» Dataset:
▼

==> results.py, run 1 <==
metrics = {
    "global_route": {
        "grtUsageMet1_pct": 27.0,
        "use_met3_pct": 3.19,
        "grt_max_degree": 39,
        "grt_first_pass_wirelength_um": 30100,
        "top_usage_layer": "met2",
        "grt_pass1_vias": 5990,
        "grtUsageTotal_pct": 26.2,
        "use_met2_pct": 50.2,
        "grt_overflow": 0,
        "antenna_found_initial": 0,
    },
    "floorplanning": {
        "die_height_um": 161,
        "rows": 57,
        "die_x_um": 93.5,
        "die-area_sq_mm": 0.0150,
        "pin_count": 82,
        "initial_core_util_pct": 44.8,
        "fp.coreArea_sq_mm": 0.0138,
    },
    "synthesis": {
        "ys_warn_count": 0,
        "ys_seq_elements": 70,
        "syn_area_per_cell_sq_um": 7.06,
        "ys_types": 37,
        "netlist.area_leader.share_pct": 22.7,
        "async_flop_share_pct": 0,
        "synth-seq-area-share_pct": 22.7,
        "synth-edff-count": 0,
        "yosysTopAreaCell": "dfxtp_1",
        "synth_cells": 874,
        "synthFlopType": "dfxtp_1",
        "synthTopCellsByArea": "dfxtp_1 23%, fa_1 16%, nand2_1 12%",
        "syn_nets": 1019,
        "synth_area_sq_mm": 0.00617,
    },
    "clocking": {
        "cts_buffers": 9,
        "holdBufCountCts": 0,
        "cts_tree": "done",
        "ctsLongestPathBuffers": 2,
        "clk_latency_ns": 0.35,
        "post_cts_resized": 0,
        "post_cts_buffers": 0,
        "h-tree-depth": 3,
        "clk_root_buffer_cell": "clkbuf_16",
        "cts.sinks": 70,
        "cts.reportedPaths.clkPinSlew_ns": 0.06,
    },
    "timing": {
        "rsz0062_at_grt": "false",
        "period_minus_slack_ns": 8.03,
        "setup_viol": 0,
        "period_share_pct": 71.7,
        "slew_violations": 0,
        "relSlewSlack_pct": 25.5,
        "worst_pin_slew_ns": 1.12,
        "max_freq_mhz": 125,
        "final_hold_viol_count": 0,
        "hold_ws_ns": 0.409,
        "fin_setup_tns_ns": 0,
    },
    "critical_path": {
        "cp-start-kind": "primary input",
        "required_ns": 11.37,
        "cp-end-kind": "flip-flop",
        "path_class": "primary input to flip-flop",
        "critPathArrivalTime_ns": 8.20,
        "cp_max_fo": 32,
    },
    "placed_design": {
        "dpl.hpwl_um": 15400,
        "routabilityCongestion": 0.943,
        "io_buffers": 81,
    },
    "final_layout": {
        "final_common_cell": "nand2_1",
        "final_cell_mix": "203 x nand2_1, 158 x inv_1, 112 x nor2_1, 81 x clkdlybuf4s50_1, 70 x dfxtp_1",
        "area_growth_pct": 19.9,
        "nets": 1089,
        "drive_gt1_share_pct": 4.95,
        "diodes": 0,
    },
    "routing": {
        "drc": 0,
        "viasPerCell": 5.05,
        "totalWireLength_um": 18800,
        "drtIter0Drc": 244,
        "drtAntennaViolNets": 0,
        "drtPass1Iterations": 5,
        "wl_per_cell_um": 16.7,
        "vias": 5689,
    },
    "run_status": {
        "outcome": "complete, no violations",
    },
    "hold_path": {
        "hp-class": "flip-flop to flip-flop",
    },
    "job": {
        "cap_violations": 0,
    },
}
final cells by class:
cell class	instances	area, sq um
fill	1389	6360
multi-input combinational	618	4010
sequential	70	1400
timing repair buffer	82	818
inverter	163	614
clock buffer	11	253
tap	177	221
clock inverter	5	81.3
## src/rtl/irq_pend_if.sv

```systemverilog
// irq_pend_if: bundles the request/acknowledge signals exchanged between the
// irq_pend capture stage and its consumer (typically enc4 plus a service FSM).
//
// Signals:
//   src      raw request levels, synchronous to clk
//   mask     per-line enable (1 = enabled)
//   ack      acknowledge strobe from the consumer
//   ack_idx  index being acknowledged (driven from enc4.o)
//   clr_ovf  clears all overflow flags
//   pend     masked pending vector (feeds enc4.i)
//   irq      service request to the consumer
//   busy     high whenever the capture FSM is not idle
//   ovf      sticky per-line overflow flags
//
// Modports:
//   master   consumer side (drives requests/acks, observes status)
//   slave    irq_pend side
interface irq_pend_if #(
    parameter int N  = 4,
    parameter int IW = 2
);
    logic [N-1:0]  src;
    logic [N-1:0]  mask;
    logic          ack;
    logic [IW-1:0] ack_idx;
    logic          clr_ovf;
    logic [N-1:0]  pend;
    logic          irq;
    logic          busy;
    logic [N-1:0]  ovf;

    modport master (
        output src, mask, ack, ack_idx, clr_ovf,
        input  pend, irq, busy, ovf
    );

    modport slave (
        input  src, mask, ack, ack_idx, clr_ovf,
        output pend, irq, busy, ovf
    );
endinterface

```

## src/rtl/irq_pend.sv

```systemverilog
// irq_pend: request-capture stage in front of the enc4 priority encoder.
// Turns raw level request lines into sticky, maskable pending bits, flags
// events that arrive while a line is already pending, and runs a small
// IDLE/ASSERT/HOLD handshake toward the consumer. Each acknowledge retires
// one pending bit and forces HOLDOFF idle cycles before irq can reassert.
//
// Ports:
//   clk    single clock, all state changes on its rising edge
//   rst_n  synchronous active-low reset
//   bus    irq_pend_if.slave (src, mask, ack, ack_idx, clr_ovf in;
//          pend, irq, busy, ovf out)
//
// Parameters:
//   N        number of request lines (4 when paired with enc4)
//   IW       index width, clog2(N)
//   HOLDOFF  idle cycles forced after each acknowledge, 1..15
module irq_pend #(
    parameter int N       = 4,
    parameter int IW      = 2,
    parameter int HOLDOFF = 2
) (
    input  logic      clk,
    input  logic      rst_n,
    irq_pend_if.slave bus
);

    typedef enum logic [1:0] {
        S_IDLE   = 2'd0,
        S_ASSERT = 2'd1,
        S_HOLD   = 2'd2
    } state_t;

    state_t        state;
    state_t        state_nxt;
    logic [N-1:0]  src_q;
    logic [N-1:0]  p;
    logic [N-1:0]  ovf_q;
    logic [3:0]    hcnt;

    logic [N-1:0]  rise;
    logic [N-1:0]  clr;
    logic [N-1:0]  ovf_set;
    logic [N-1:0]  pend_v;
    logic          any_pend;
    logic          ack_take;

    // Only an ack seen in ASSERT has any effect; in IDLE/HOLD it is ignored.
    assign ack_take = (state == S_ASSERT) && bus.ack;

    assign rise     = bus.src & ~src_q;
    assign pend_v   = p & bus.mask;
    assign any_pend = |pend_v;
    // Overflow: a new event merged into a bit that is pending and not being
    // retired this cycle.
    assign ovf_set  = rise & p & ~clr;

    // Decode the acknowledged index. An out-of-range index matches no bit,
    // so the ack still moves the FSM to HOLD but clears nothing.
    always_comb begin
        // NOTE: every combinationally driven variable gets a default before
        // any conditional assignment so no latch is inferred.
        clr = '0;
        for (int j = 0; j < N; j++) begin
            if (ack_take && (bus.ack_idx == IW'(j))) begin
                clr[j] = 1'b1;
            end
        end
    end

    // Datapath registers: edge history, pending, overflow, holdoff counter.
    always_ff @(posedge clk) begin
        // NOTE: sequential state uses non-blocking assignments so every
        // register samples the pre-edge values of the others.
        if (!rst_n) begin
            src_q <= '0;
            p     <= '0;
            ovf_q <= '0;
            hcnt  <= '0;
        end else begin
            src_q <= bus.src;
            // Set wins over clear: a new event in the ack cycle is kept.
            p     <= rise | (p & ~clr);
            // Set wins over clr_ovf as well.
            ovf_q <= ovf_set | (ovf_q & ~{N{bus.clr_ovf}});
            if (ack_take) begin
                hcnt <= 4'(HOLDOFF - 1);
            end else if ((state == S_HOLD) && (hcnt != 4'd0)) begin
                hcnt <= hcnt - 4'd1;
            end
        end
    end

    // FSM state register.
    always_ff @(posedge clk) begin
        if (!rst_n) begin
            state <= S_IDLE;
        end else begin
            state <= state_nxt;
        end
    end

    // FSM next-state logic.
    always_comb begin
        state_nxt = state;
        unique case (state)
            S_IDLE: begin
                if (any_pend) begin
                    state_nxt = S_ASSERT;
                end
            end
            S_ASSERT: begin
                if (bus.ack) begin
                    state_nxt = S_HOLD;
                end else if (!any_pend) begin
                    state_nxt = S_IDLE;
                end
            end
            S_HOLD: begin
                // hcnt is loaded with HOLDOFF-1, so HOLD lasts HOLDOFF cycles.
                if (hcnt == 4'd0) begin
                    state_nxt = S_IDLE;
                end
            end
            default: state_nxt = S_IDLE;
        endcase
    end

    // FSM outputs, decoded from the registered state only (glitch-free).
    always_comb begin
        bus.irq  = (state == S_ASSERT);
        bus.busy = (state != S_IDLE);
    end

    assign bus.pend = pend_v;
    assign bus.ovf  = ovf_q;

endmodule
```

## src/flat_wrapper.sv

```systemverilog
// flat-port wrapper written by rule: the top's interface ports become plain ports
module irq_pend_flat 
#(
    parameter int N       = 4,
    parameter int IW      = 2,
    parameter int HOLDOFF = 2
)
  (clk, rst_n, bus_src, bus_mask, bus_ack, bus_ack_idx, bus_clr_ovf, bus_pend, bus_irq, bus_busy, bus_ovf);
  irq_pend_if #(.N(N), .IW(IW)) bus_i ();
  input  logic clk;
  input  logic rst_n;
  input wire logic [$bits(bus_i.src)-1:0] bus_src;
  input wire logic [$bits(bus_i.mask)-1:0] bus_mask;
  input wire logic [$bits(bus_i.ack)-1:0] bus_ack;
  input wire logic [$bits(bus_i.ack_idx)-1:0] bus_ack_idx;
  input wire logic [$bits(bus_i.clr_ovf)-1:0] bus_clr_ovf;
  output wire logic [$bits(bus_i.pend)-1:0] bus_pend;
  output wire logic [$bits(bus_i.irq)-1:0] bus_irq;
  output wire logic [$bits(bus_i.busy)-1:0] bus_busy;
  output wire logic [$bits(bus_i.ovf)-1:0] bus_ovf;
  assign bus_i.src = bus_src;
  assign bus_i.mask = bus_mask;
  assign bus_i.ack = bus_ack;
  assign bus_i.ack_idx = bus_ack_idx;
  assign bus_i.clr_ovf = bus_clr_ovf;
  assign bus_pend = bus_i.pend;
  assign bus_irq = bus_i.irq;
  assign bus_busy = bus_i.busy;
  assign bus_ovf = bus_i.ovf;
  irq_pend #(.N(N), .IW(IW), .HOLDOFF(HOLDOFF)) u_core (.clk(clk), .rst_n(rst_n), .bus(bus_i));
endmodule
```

▲

» The task: Copy out the lines of the data where the string "kind" occurs.

» Answer box:
        "cp-start-kind": "primary input",
        "cp-end-kind": "flip-flop",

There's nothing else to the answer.